What thaiphon does not do

  • Speech synthesis. thaiphon produces text, not audio.
  • Word-sense disambiguation. If a Thai word has multiple pronunciations depending on meaning or part of speech (a small set of cases), thaiphon takes the most common reading.
  • Full sentence prosody. Sandhi and connected-speech effects across word boundaries are not modelled.
  • Handwriting or image recognition. thaiphon takes Unicode text as input.

The eight built-in schemes

ipa — International Phonetic Alphabet, the linguist's notation. Syllables are separated by . and wrapped in /…/. Tones use Chao tone letters (˧ ˨˩ ˥˩ ˦˥ ˩˩˦). This is the scheme used for accuracy benchmarking against Wiktionary.

tlc — The "Enhanced Phonemic" notation used by thai-language.com. Written in plain ASCII Latin letters. Syllables are separated by spaces. Tones are tagged at the end: {M} mid, {L} low, {H} high, {F} falling, {R} rising. With format="html" the tags become <sup> elements.

morev — Cyrillic transliteration following the Morev/Plam/Fomicheva 1964 dictionary, used in Russian-language Thai teaching materials. Aspirated stops are written as digraphs (кх, тх, пх; ч bare for the aspirated palatal). With format="html" the second element of each aspiration digraph becomes a <sup> element. Tones are spacing modifier letters placed at the end of the syllable, after any coda; mid tone is unmarked.

lmt — Cyrillic transliteration from the Lipilina-Muzychenko-Thapanosoth 2018 MSU/ISAA learner textbook. Shares the same onset and coda Cyrillic letters as morev. Distinctive features: vowel length marked with an ASCII colon (а: for long /a/), tone shown as a Unicode superscript digit at the end of the syllable (⁰ mid, ¹ low, ² falling, ³ high, ⁴ rising), and a space as the syllable separator.

rtgs — The official Royal Thai General System of Transcription (2002 revision). Plain ASCII Latin output, no tone marks, no vowel length distinction. Used on road signs, in government publications, and for transliterated place names. Foreign-origin coda phonemes always collapse to the native Thai inventory.

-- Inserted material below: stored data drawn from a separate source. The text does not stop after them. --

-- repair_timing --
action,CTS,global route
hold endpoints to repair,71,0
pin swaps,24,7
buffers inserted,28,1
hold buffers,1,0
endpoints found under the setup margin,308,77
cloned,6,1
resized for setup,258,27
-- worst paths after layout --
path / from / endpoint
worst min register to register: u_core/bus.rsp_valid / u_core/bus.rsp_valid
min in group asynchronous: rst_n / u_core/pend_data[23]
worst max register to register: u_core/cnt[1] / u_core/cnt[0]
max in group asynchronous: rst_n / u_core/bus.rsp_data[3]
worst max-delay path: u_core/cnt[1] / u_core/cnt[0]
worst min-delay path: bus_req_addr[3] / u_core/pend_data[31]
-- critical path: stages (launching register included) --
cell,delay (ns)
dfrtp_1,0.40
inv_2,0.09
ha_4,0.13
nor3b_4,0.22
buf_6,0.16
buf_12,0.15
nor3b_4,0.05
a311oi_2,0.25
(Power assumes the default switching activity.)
<file path="config.mk">
export PLATFORM = sky130hd
export DESIGN_NAME = comando_irrigacao
export DESIGN_NICKNAME = d
export VERILOG_FILES = /design/src/rtl/comando_irrigacao.sv
export SDC_FILE = /design/constraint.sdc
export NUM_CORES = 1
export LEC_CHECK = 0
export CAP_MARGIN = 25
export CORE_MARGIN = 8
export CORE_UTILIZATION = 42
export DETAILED_ROUTE_END_ITERATION = 7
export PLACE_DENSITY_LB_ADDON = 0.15
export SLEW_MARGIN = 0
export SYNTH_ARGS = -nofsm -noshare
export SYNTH_HDL_FRONTEND = slang
export SYNTH_SLANG_ARGS = --single-unit
</file>
<file path="constraint.sdc">
create_clock -name Clock -period 5.69 [get_ports Clock]
set_clock_uncertainty 0.1 [all_clocks]
set_input_delay 1.138 -clock Clock [delete_from_list [all_inputs] [get_ports Clock]]
set_output_delay 1.138 -clock Clock [all_outputs]
set_load 0.005 [all_outputs]
</file>
<file path="src/rtl/comando_irrigacao.sv">
// comando_irrigacao: command-side sequencer driving the irrigation tank FSM requests,
// with per-phase timers, fill-timeout fault and completed-cycle counter.
module comando_irrigacao #(
    parameter int CW        = 8,
    parameter int T_IRRIG   = 16,
    parameter int T_LIMPEZA = 8,
    parameter int T_ENCHER  = 64
) (
    input  logic          Clock,
    input  logic          Reset,
    input  logic          S_Enchendo,
    input  logic          S_Cheio,
    input  logic          S_Erro,
    input  logic          H,
    input  logic          L,
    input  logic          Seco,
    input  logic          Modo,
    output logic          Ve,
    output logic          Bs,
    output logic          Vs,
    output logic          Li,
    output logic          Falha,
    output logic [CW-1:0] Ciclos
);
    typedef enum logic [2:0] {
        ENCHER  = 3'd0,
        AGUARDA = 3'd1,
        IRRIGA  = 3'd2,
        LIMPA   = 3'd3,
        ERRO    = 3'd4,
        FALHA   = 3'd5
    } state_t;

    state_t        state, state_nxt;
    logic [CW-1:0] timer;
    logic          modo_lat, modo_nxt, conta;
    logic          ve_d, bs_d, vs_d, li_d, falha_d;
    logic          unused_enchendo;

    assign unused_enchendo = S_Enchendo;

    always_ff @(posedge Clock) begin
        if (Reset) begin
            state    <= ENCHER;
            timer    <= '0;
            Ciclos   <= '0;
            modo_lat <= 1'b0;
            {Ve, Bs, Vs, Li, Falha} <= '0;
        end else begin
            state    <= state_nxt;
            timer    <= (state_nxt != state) ? '0 : timer + {{(CW-1){1'b0}}, timer != '1};
            Ciclos   <= Ciclos + {{(CW-1){1'b0}}, conta};
            modo_lat <= modo_nxt;
            {Ve, Bs, Vs, Li, Falha} <= {ve_d, bs_d, vs_d, li_d, falha_d};
        end
    end

    always_comb begin
        state_nxt = state;
        modo_nxt  = modo_lat;
        conta     = 1'b0;
        case (state)
            ENCHER:  state_nxt = H ? AGUARDA : (timer == CW'(T_ENCHER - 1)) ? FALHA : ENCHER;
            AGUARDA: if (S_Cheio && Seco) begin
                state_nxt = IRRIGA;
                modo_nxt  = Modo;
            end
            IRRIGA:  if (L || timer == CW'(T_IRRIG - 1)) begin
                state_nxt = LIMPA;
                conta     = 1'b1;
            end
            LIMPA:   state_nxt = (timer == CW'(T_LIMPEZA - 1)) ? ENCHER : LIMPA;
            ERRO:    state_nxt = S_Erro ? ERRO : ENCHER;
            FALHA:   state_nxt = FALHA;
            default: state_nxt = ENCHER;
        endcase
        // error override pre-empts any phase exit, so an aborted irrigation is not counted
        if (S_Erro && state inside {ENCHER, AGUARDA, IRRIGA, LIMPA, ERRO}) begin
            state_nxt = ERRO;
            modo_nxt  = modo_lat;
            conta     = 1'b0;
        end
    end

    always_comb begin
        ve_d    = state_nxt == ENCHER;
        bs_d    = state_nxt == IRRIGA && !modo_nxt;
        vs_d    = state_nxt == IRRIGA && modo_nxt;
        li_d    = state_nxt == LIMPA;
        falha_d = state_nxt == FALHA;
    end
endmodule

</file>
==> flow_metrics.env <==
export IMPL_peakVddDrop_mv=0.132
export IMPL_final_antenna_net_count=0
export IMPL_die_area_mm2=0.00513
export IMPL_cts_root_buffer="clkbuf_4"
export IMPL_die_w_um=71.6
export IMPL_fp_coreArea_mm2=0.00300
export IMPL_fp_row_count=20
export IMPL_final_common_cell="dfxtp_1"
export IMPL_rsz0062_at_grt="false"
export IMPL_period_share_pct=54.8
export IMPL_fin_crit_ps=3120
export IMPL_fmax_ghz=0.321
export IMPL_hold_end="Ciclos[7]"
export IMPL_initial_core_util_pct=43.3
export IMPL_synthCells=135
export IMPL_holdWs_ps=443
export IMPL_postCtsSetupRepairBufs=0
export IMPL_cts_resized_gates=0
export IMPL_layout_common_cells="dfxtp_1 (25), clkdlybuf4s50_1 (20), nor2_1 (14)"
export IMPL_worstReg2RegEnd="Ciclos[5]"
export IMPL_rrSetupSlack_ps=3490
export IMPL_start_kind="input pin"
export IMPL_drc=0
export IMPL_place_detailed_hpwl_um=2070
export IMPL_clk_path_buf_depth=2
export IMPL_htreeDepth=1
export IMPL_numCtsBuffers=3
export IMPL_finalSetupViolCount=0
export IMPL_drive_above_1_share_pct=7.14
export IMPL_ys_seq_area_share_pct=38.5
export IMPL_route_vias_total=1066
export IMPL_routabilityCongestion=0.895
export IMPL_drv_cap=0
export IMPL_grt_max_degree=14
export IMPL_yosys_warnings=0
export IMPL_hold_viol=0
export IMPL_synth_edf_count=0
export IMPL_avgSynthCellArea_um2=9.63
export IMPL_ios=22
export IMPL_cts_tree="done"
export IMPL_holdPathStages=2
export IMPL_fin_nets=168
export IMPL_drt_total_wl_um=2740
export IMPL_reg2regPathDepth=8
export IMPL_end_kind="flip-flop"
export IMPL_r2r_start="state[2]"
export IMPL_first_pass_iters=4
export IMPL_syn_to_final_growth_pct=16.8
export IMPL_hold_path_class="flip-flop to flip-flop"
export IMPL_grt_pass1_vias=1057
export IMPL_worst_pin_slew_ps=523
export IMPL_synth_seq_cells=25
export IMPL_status="finished, final reports clean"
export IMPL_grt_ovfl_total=0
export IMPL_clock_latency_ps=310
export IMPL_viasPerCell=5.70
export IMPL_antenna_found_initial=0
export IMPL_die_h_um=71.6
export IMPL_leakagePower_uw=0.000570
export IMPL_drtIter0Drc=109
export IMPL_wire_per_inst_um=14.7
export IMPL_postSynth_asyncResetShare_pct=0
export IMPL_ys_flop_type="dfxtp_1"
export IMPL_portBuffers=20
export IMPL_worstPathRequired_ps=5790
export IMPL_yosysUniqueCellTypes=43
export IMPL_cts_sinks=25
export IMPL_cp_max_fo=6
export IMPL_power_density_mw_per_mm2=192
export IMPL_slew_violations=0
export IMPL_netlist_area_mm2=0.00130
export IMPL_cts_hold_buf=0
export IMPL_slew_headroom_pct=65.0
export IMPL_clk_pin_slew_ps=140
export IMPL_setup_tns_ps=0
export IMPL_min_from="Ciclos[7]"
export IMPL_worstSetupPathType="input pin to flip-flop"
export IMPL_cp_startpoint="S_Erro"
export IMPL_syn_num_nets=148
export IMPL_diodes=0
export IMPL_track_usage_pct=11.6
export IMPL_grt_pass1_wl_um=4890
export IMPL_cp_data_arrival_time_ps=3220
## cells in the mapped netlist, types with 2 or more instances
| library cell | n | area [um2] |
|---|---|---|
| ha_1 | 4 | 50.1 |
| nand2_1 | 6 | 22.5 |
| xnor2_1 | 4 | 35.0 |
| nor4_1 | 2 | 12.5 |
| nor2b_1 | 2 | 12.5 |
| nor3_1 | 2 | 10.0 |
| a21oi_1 | 6 | 30.0 |
| a211oi_1 | 8 | 60.1 |
| nand3_1 | 8 | 40.0 |
| nor2_1 | 14 | 52.6 |
| nand4_1 | 3 | 18.8 |
| dfxtp_1 | 25 | 500 |
| and3_1 | 2 | 12.5 |
| xor2_1 | 8 | 70.1 |
| and2_1 | 2 | 12.5 |
| a31oi_1 | 2 | 12.5 |
| a211o_1 | 2 | 17.5 |
| a21o_1 | 2 | 15.0 |
| inv_1 | 5 | 18.8 |
| a211oi_2 | 2 | 25.0 |
| buf_6 | 4 | 45.0 |
## kinds of logic after synthesis
group / share of synthesized area (%)
AND/OR/NAND/NOR: 24.4
AO/OA/AOI/OAI: 19.2
flip-flops: 38.5
XOR/XNOR: 8.08
buffers and inverters: 5.20
adder cells (fa/ha/maj): 3.85
multiplexers: 0.770
## routing by layer
metal | vias up | wire, um | global-route usage [%]
li1 | 539 | - | -
met1 | 499 | 1230 | 13.4
met2 | 22 | 1330 | 19.2
met3 | 6 | 128 | 3.63
met4 | 0 | 61 | 4.76
met5 | - | 0 | 0
## layout make-up
class	count	area [um2]
clock buffers	4	26.3
fillers	306	1480
inverters	5	18.8
multi-input cells	100	732
flip-flops and latches	25	500
well taps	33	41.3
repair buffers	20	200
## metrics by stage
step           area, um2  total power [uW]  setup slack (ps)  utilization (%)  cells
3_5_place_dp        1490               215              2250             49.7    183
3_3_place_gp        1490               215              2280             49.7    183
5_1_grt             1520               306              2340             50.6    187
2_1_floorplan       1300               204              2990                -    135
6_report            1520               292              2570             50.6    187
4_1_cts             1520               294              2570             50.6    187
## power breakdown
group	switching (uW)	leakage [uW]	internal [uW]	total, uW
clock	53.3	0.0000150	27.4	80.7
sequential	3.13	0.000202	178	181
combinational	17.1	0.000353	13.4	30.5
## worst max-delay path by stage
stage                      endpoint  slack [ps]  cells after the start
after floorplan           Ciclos[5]        2990                      8
after global placement    Ciclos[7]        2280                      9
after detailed placement  Ciclos[7]        2250                      9
after CTS                 Ciclos[5]        2570                      9
after global routing      Ciclos[5]        2340                      9
final                     Ciclos[5]        2570                      9
## worst max-delay path, cell delays in order
cell and delay, ps:
clkdlybuf4s50_1 500, or2_1 350, nor3_1 300, and2_1 210, ha_1 170, and3_1 250
nand3_1 110, xor2_1 140, nor2_1 50
## sequential cells by signal, summed over array words and instances, names as in the netlist
name / cells
Ve: 1
state: 3
Ciclos: 8
Vs: 1
Bs: 1
Li: 1
modo_lat: 1
Falha: 1
timer: 8
(Power assumes the default switching activity.)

rtl — The romanization used in Rak Thai Language School course materials. Aspirated stops are digraphs (ph th kh ch); /tɕ/ is written c. IPA vowel letters ʉ ɛ ɔ ə are doubled for length. Tone is a combining diacritic on the first vowel letter; mid tone carries a macron. Vowel-initial syllables receive a ʼ (U+02BC) onset. Syllable separator is a space.

paiboon — The original Paiboon Publishing romanization from the first-edition Thai learner series. Aspirated stops use bare letters (p t k ch); unaspirated voiceless stops use English-cluster digraphs (bp dt g j). Mid tone is unmarked. Centring diphthongs are spelled the same at both lengths (ia ʉa ua). Syllable separator is a hyphen.

paiboon_plus — The revised Paiboon system from the 2009 Three-Way dictionary. Identical to paiboon except long centring diphthongs are doubled in spelling (iia ʉʉa uua) to distinguish them from the short forms.

Reading profiles

Thai has register variation — the same word may be pronounced differently in casual speech, formal broadcast, or scholarly/learned recitation. thaiphon models this through four named profiles:

  • everyday (default) — colloquial urban speech.
  • careful_educated — formal broadcast register, retains more foreign codas.
  • learned_full — restores full Sanskrit/Pali learned readings for Indic-derived words.
  • etalon_compat — collapses every foreign coda to its native-Thai equivalent, matching dictionary-citation style.

See Reading profiles for details and examples.